▶ Work required
There is one span to output from the data below: the lines starting at the line with "- Mux-type cells :: 23" and ending at the line with "- $eq 2x2->1 const B :: 2". Output it exactly, ends included, nothing more.

▶ Source material
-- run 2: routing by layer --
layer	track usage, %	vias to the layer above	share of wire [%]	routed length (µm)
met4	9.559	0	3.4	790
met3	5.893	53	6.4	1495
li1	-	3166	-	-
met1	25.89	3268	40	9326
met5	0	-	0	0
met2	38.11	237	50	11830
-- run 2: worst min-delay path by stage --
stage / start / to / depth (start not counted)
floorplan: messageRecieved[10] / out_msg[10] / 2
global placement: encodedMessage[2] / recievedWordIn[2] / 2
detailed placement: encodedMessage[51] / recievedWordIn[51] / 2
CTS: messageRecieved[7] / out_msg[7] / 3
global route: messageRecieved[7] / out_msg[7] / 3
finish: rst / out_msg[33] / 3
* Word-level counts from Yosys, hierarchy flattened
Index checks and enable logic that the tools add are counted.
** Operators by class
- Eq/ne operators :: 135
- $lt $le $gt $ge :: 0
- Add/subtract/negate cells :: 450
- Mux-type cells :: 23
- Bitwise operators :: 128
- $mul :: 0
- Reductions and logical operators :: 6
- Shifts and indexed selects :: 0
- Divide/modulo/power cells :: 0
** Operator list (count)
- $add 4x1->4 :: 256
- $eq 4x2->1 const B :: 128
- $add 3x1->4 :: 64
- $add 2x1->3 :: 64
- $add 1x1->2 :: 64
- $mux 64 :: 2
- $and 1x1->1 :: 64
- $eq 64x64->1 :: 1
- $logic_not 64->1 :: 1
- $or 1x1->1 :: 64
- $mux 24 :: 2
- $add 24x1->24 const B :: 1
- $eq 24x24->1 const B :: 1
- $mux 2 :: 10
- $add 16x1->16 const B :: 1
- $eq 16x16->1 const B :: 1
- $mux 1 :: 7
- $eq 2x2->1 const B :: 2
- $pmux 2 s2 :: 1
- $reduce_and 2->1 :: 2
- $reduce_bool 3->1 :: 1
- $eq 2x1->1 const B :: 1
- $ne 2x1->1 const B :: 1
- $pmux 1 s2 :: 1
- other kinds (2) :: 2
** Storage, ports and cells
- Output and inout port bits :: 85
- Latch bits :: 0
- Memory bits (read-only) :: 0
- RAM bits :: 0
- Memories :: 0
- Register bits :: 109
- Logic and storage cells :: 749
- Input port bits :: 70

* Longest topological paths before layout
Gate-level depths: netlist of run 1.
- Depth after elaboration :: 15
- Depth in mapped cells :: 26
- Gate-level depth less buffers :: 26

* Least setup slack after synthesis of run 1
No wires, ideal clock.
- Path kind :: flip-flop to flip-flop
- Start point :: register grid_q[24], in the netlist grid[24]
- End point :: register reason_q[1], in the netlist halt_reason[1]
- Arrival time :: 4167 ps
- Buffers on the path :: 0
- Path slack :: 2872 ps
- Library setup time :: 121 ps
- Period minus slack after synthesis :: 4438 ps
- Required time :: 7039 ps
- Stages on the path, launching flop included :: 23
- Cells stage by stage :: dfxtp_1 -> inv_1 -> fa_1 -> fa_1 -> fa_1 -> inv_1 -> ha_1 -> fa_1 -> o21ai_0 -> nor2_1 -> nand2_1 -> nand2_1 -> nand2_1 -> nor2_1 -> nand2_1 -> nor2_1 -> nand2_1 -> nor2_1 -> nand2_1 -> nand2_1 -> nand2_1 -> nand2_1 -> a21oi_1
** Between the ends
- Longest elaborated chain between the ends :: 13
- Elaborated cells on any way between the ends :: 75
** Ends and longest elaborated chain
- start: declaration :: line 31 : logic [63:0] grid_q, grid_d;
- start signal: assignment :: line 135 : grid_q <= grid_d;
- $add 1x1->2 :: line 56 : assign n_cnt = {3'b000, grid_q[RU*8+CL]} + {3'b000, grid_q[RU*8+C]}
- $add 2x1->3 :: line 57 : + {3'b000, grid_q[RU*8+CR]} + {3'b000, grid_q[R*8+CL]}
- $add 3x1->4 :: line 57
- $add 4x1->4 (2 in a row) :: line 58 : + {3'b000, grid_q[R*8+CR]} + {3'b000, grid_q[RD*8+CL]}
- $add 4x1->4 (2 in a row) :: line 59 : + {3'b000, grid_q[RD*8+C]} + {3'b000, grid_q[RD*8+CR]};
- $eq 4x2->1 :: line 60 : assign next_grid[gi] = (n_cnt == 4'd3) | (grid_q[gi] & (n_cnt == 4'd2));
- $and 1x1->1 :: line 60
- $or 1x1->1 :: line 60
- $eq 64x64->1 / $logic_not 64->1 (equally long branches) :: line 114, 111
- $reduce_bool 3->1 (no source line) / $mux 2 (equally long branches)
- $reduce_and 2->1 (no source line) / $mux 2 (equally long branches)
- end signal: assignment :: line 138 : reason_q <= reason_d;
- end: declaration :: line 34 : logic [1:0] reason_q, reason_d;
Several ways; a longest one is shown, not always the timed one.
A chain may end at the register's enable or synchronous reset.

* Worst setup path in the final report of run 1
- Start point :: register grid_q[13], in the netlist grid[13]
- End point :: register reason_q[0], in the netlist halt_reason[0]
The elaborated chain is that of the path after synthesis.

▶ Solution for this exercise
- Mux-type cells :: 23
- Bitwise operators :: 128
- $mul :: 0
- Reductions and logical operators :: 6
- Shifts and indexed selects :: 0
- Divide/modulo/power cells :: 0
** Operator list (count)
- $add 4x1->4 :: 256
- $eq 4x2->1 const B :: 128
- $add 3x1->4 :: 64
- $add 2x1->3 :: 64
- $add 1x1->2 :: 64
- $mux 64 :: 2
- $and 1x1->1 :: 64
- $eq 64x64->1 :: 1
- $logic_not 64->1 :: 1
- $or 1x1->1 :: 64
- $mux 24 :: 2
- $add 24x1->24 const B :: 1
- $eq 24x24->1 const B :: 1
- $mux 2 :: 10
- $add 16x1->16 const B :: 1
- $eq 16x16->1 const B :: 1
- $mux 1 :: 7
- $eq 2x2->1 const B :: 2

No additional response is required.